= Work instructions =
Report how many lines contain the word "fraction" in the listing that follows. Give nothing besides the number.

= Exercise data =
--- src/rtl/fp_mul_pkg.sv ---
`default_nettype none

package fp_mul_pkg;

    // IEEE 754 single precision word
    typedef struct packed {
        logic        sign;
        logic [7:0]  exp;
        logic [22:0] frc;
    } fp32_t;

    // Rounding modes, codes 5 to 7 fall back to RNE
    typedef enum logic [2:0] {
        RNE = 3'd0,
        RTZ = 3'd1,
        RDN = 3'd2,
        RUP = 3'd3,
        RMM = 3'd4
    } rnd_mode_e;

    // Exception flags as seen at the status register, zer is bit 4
    typedef struct packed {
        logic zer;
        logic inf;
        logic nan;
        logic ovrf;
        logic udrf;
    } fp_flags_t;

    // Word addresses on the bus
    localparam logic [2:0] ADDR_X     = 3'd0;
    localparam logic [2:0] ADDR_Y     = 3'd1;
    localparam logic [2:0] ADDR_MODE  = 3'd2;
    localparam logic [2:0] ADDR_Z     = 3'd3;
    localparam logic [2:0] ADDR_FLAGS = 3'd4;

    localparam logic signed [9:0] EXP_BIAS = 10'sd127;
    // Canonical quiet NaN
    localparam logic [31:0] QNAN = 32'h7fc00000;

endpackage

`default_nettype wire
--- src/rtl/fp_mul_if.sv ---
`timescale 1ns/1ps
`default_nettype none

interface fp_mul_if;

    // Operand classes from the product stage
    logic x_sub, x_inf, x_nan, x_zer;
    logic y_sub, y_inf, y_nan, y_zer;
    logic                  sign_z;
    // Sum of the biased exponents, bias not yet removed
    logic signed [9:0]     exp_sum;
    logic [47:0]           frc_z_full;
    // Normalized mantissa with guard and sticky
    logic [26:0]           frc_z_norm;
    logic                  norm_n;
    // Rounded fields and exceptions
    logic [22:0]           frc_z;
    logic                  norm_r;
    logic [7:0]            exp_z;
    fp_mul_pkg::fp_flags_t flags;

    modport mul (
        output x_sub, x_inf, x_nan, x_zer, y_sub, y_inf, y_nan, y_zer,
        output sign_z, exp_sum, frc_z_full
    );

    modport norm (input frc_z_full, output frc_z_norm, norm_n);

    modport rnd (
        input  x_sub, x_inf, x_nan, x_zer, y_sub, y_inf, y_nan, y_zer,
        input  sign_z, exp_sum, frc_z_norm, norm_n,
        output frc_z, norm_r, exp_z, flags
    );

    modport monitor (
        input x_sub, x_inf, x_nan, x_zer, y_sub, y_inf, y_nan, y_zer,
        input sign_z, exp_sum, frc_z_full, frc_z_norm, norm_n,
        input frc_z, norm_r, exp_z, flags
    );

endinterface

`default_nettype wire

--- src/rtl/fp_mul_top.sv ---
`timescale 1ns/1ps
`default_nettype none

module fp_mul_top (
    input  logic        clk,
    input  logic        arst_n,
    input  logic        wb_cyc,
    input  logic        wb_stb,
    input  logic        wb_we,
    input  logic [2:0]  wb_adr,
    input  logic [31:0] wb_dat_w,
    output logic [31:0] wb_dat_r,
    output logic        wb_ack
);

    fp_mul_pkg::fp32_t     x_q, y_q, fp_z;
    fp_mul_pkg::rnd_mode_e mode_q;
    fp_mul_pkg::fp_flags_t flags;

    // Stage signals shared by the datapath and the checker
    fp_mul_if stage_if ();

    // Register file and bus side
    fp_mul_wb u_wb (
        .clk      (clk),
        .arst_n   (arst_n),
        .cyc      (wb_cyc),
        .stb      (wb_stb),
        .we       (wb_we),
        .adr      (wb_adr),
        .dat_w    (wb_dat_w),
        .dat_r    (wb_dat_r),
        .ack      (wb_ack),
        .x        (x_q),
        .y        (y_q),
        .mode     (mode_q),
        .z_in     (fp_z),
        .flags_in (flags)
    );

    // Combinational datapath, product then normalize then round
    fp_mant_mul u_mant_mul (.fp_x(x_q), .fp_y(y_q), .mul(stage_if));

    fp_norm u_norm (.mul(stage_if));

    fp_round_exp u_round_exp (.mode(mode_q), .rnd(stage_if), .fp_z(fp_z), .flags(flags));

    fp_mul_checker u_checker (
        .clk    (clk),
        .arst_n (arst_n),
        .fp_x   (x_q),
        .fp_y   (y_q),
        .fp_z   (fp_z),
        .mode   (mode_q),
        .mon    (stage_if)
    );

endmodule

`default_nettype wire

--- src/rtl/fp_mul_wb.sv ---
`timescale 1ns/1ps
`default_nettype none

module fp_mul_wb (
    input  logic                  clk,
    input  logic                  arst_n,
    input  logic                  cyc,
    input  logic                  stb,
    input  logic                  we,
    input  logic [2:0]            adr,
    input  logic [31:0]           dat_w,
    output logic [31:0]           dat_r,
    output logic                  ack,
    output fp_mul_pkg::fp32_t     x,
    output fp_mul_pkg::fp32_t     y,
    output fp_mul_pkg::rnd_mode_e mode,
    input  fp_mul_pkg::fp32_t     z_in,
    input  fp_mul_pkg::fp_flags_t flags_in
);

    fp_mul_pkg::fp32_t     x_q, y_q, z_q;
    fp_mul_pkg::rnd_mode_e mode_q;
    fp_mul_pkg::fp_flags_t flags_q;
    logic                  wr_en;

    // Write lands on the edge that raises ack, once per cycle
    assign wr_en = cyc & stb & we & ~ack;

    always_ff @(posedge clk or negedge arst_n) begin
        if (!arst_n) begin
            ack     <= 1'b0;
            x_q     <= '0;
            y_q     <= '0;
            mode_q  <= fp_mul_pkg::RNE;
            z_q     <= '0;
            flags_q <= '0;
        end else begin
            // Held while stb stays high, drops the cycle after
            ack     <= cyc & stb;
            // Result follows the operands one edge later
            z_q     <= z_in;
            flags_q <= flags_in;
            if (wr_en) begin
                case (adr)
                    fp_mul_pkg::ADDR_X:    x_q    <= dat_w;
                    fp_mul_pkg::ADDR_Y:    y_q    <= dat_w;
                    fp_mul_pkg::ADDR_MODE: mode_q <= fp_mul_pkg::rnd_mode_e'(dat_w[2:0]);
                    // Result and status are read only
                    default: ;
                endcase
            end
        end
    end

    // Read mux, unmapped words read as zero
    always_comb begin
        case (adr)
            fp_mul_pkg::ADDR_X:     dat_r = x_q;
            fp_mul_pkg::ADDR_Y:     dat_r = y_q;
            fp_mul_pkg::ADDR_MODE:  dat_r = {29'd0, mode_q};
            fp_mul_pkg::ADDR_Z:     dat_r = z_q;
            fp_mul_pkg::ADDR_FLAGS: dat_r = {27'd0, flags_q};
            default:                dat_r = 32'd0;
        endcase
    end

    assign x    = x_q;
    assign y    = y_q;
    assign mode = mode_q;

endmodule

`default_nettype wire

--- src/rtl/fp_mul_checker.sv ---
`timescale 1ns/1ps
`default_nettype none

module fp_mul_checker (
    input  logic                  clk,
    input  logic                  arst_n,
    input  fp_mul_pkg::fp32_t     fp_x,
    input  fp_mul_pkg::fp32_t     fp_y,
    input  fp_mul_pkg::fp32_t     fp_z,
    input  fp_mul_pkg::rnd_mode_e mode,
    fp_mul_if.monitor             mon
);

    // Classes as {sub, inf, nan, zer}
    logic [3:0]        x_cls, y_cls;
    logic              ops_normal;
    logic [47:0]       prod_ref, shift_ref;
    logic              g, s, inexact;
    logic [23:0]       base, rne_r, rdn_r, rup_r, rmm_r;
    logic signed [9:0] sum_ref, exp_ref;
    logic              ovrf_ref, udrf_ref, nan_ref, inf_ref, zer_ref;

    always_comb begin
        x_cls = {~|fp_x.exp & |fp_x.frc, &fp_x.exp & ~|fp_x.frc,
                 &fp_x.exp & |fp_x.frc, ~|fp_x.exp & ~|fp_x.frc};
        y_cls = {~|fp_y.exp & |fp_y.frc, &fp_y.exp & ~|fp_y.frc,
                 &fp_y.exp & |fp_y.frc, ~|fp_y.exp & ~|fp_y.frc};
        ops_normal = ~|x_cls & ~|y_cls;
        prod_ref  = {1'b1, fp_x.frc} * {1'b1, fp_y.frc};
        shift_ref = mon.frc_z_full[47] ? mon.frc_z_full : {mon.frc_z_full[46:0], 1'b0};
        // Candidate roundings built from the normalized stage
        g       = mon.frc_z_norm[2];
        s       = |mon.frc_z_norm[1:0];
        inexact = g | s;
        base    = {1'b0, mon.frc_z_norm[25:3]};
        rne_r   = base + {23'd0, g & (s | mon.frc_z_norm[3])};
        rdn_r   = base + {23'd0, inexact & mon.sign_z};
        rup_r   = base + {23'd0, inexact & ~mon.sign_z};
        rmm_r   = base + {23'd0, g};
        sum_ref = $signed({2'b00, fp_x.exp}) + $signed({2'b00, fp_y.exp});
        exp_ref = sum_ref - fp_mul_pkg::EXP_BIAS
                + $signed({9'd0, mon.norm_n}) + $signed({9'd0, mon.norm_r});
        ovrf_ref = ops_normal & (exp_ref >= 10'sd255);
        udrf_ref = ops_normal & (exp_ref <= 10'sd0);
        nan_ref  = x_cls[1] | y_cls[1] | (x_cls[2] & (y_cls[3] | y_cls[0]))
                 | (y_cls[2] & (x_cls[3] | x_cls[0]));
        inf_ref  = ~nan_ref & (x_cls[2] | y_cls[2] | ovrf_ref);
        zer_ref  = ~nan_ref & ~inf_ref & (x_cls[3] | x_cls[0] | y_cls[3] | y_cls[0] | udrf_ref);
    end
endmodule

`default_nettype wire

--- src/rtl/fp_round_exp.sv ---
`timescale 1ns/1ps
`default_nettype none

module fp_round_exp (
    input  fp_mul_pkg::rnd_mode_e mode,
    fp_mul_if.rnd                 rnd,
    output fp_mul_pkg::fp32_t     fp_z,
    output fp_mul_pkg::fp_flags_t flags
);

    logic              lsb, guard, sticky, inexact;
    logic              inc;
    logic              ops_normal;
    logic signed [9:0] exp_full;
    fp_mul_pkg::fp_flags_t flg;

    // lsb of the kept fraction, guard below it, rest is sticky
    assign lsb     = rnd.frc_z_norm[3];
    assign guard   = rnd.frc_z_norm[2];
    assign sticky  = |rnd.frc_z_norm[1:0];
    assign inexact = guard | sticky;

    always_comb begin
        case (mode)
            fp_mul_pkg::RTZ: inc = 1'b0;
            // Directed modes bump only when moving away from zero
            fp_mul_pkg::RDN: inc = inexact & rnd.sign_z;
            fp_mul_pkg::RUP: inc = inexact & ~rnd.sign_z;
            // Ties away from zero
            fp_mul_pkg::RMM: inc = guard;
            // RNE and the unused codes, ties go to even
            default:         inc = guard & (sticky | lsb);
        endcase
    end

    // Carry out means 1.11..1 rolled over to 10.0, fraction wraps to zero
    assign {rnd.norm_r, rnd.frc_z} = {1'b0, rnd.frc_z_norm[25:3]} + {23'd0, inc};

    assign exp_full = rnd.exp_sum - fp_mul_pkg::EXP_BIAS
                    + $signed({9'd0, rnd.norm_n}) + $signed({9'd0, rnd.norm_r});
    assign rnd.exp_z = exp_full[7:0];

    // Range flags only make sense when both operands are normal
    assign ops_normal = ~(rnd.x_sub | rnd.x_inf | rnd.x_nan | rnd.x_zer)
                      & ~(rnd.y_sub | rnd.y_inf | rnd.y_nan | rnd.y_zer);

    always_comb begin
        flg.ovrf = ops_normal & (exp_full >= 10'sd255);
        flg.udrf = ops_normal & (exp_full <= 10'sd0);
        // NaN in, or inf times a zero (subnormals count as zero)
        flg.nan  = rnd.x_nan | rnd.y_nan
                 | (rnd.x_inf & (rnd.y_zer | rnd.y_sub))
                 | (rnd.y_inf & (rnd.x_zer | rnd.x_sub));
        flg.inf  = ~flg.nan & (rnd.x_inf | rnd.y_inf | flg.ovrf);
        flg.zer  = ~flg.nan & ~flg.inf
                 & (rnd.x_zer | rnd.x_sub | rnd.y_zer | rnd.y_sub | flg.udrf);
    end

    assign flags     = flg;
    assign rnd.flags = flg;

    // Pack by priority NaN, inf, zero, normal
    always_comb begin
        if (flg.nan) begin
            fp_z = fp_mul_pkg::QNAN;
        end else if (flg.inf) begin
            fp_z = {rnd.sign_z, 8'hff, 23'd0};
        end else if (flg.zer) begin
            fp_z = {rnd.sign_z, 31'd0};
        end else begin
            fp_z = {rnd.sign_z, rnd.exp_z, rnd.frc_z};
        end
    end

endmodule

`default_nettype wire

--- src/rtl/fp_norm.sv ---
`timescale 1ns/1ps
`default_nettype none

module fp_norm (
    fp_mul_if.norm mul
);

    logic [47:0] frc_shift;

    // Product of two 1.x mantissas lies in [1, 4)
    // Bit 47 set means the product is 2 or more and stays put
    assign mul.norm_n = mul.frc_z_full[47];

    always_comb begin
        if (mul.frc_z_full[47]) begin
            frc_shift = mul.frc_z_full;
        end else begin
            frc_shift = {mul.frc_z_full[46:0], 1'b0};
        end
    end

    // Leading one, 23 fraction bits, guard, round bit
    // Everything below collapses into sticky
    assign mul.frc_z_norm = {frc_shift[47:22], |frc_shift[21:0]};

endmodule

`default_nettype wire

--- src/rtl/fp_mant_mul.sv ---
`timescale 1ns/1ps
`default_nettype none

module fp_mant_mul (
    input  fp_mul_pkg::fp32_t fp_x,
    input  fp_mul_pkg::fp32_t fp_y,
    fp_mul_if.mul             mul
);

    logic x_exp_max, y_exp_max;
    logic x_exp_min, y_exp_min;
    logic x_frc_nz, y_frc_nz;

    // Exponent all ones marks inf or NaN, all zeros marks zero or subnormal
    assign x_exp_max = &fp_x.exp;
    assign y_exp_max = &fp_y.exp;
    assign x_exp_min = ~|fp_x.exp;
    assign y_exp_min = ~|fp_y.exp;
    assign x_frc_nz  = |fp_x.frc;
    assign y_frc_nz  = |fp_y.frc;

    // Operand classes
    assign mul.x_zer = x_exp_min & ~x_frc_nz;
    assign mul.x_sub = x_exp_min & x_frc_nz;
    assign mul.x_inf = x_exp_max & ~x_frc_nz;
    assign mul.x_nan = x_exp_max & x_frc_nz;
    assign mul.y_zer = y_exp_min & ~y_frc_nz;
    assign mul.y_sub = y_exp_min & y_frc_nz;
    assign mul.y_inf = y_exp_max & ~y_frc_nz;
    assign mul.y_nan = y_exp_max & y_frc_nz;

    assign mul.sign_z = fp_x.sign ^ fp_y.sign;

    // Biased sum, range 0 to 510
    assign mul.exp_sum = $signed({2'b00, fp_x.exp}) + $signed({2'b00, fp_y.exp});

    // Hidden one always set, subnormals are flushed later
    assign mul.frc_z_full = {1'b1, fp_x.frc} * {1'b1, fp_y.frc};

endmodule

`default_nettype wire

= Exercise solution =
3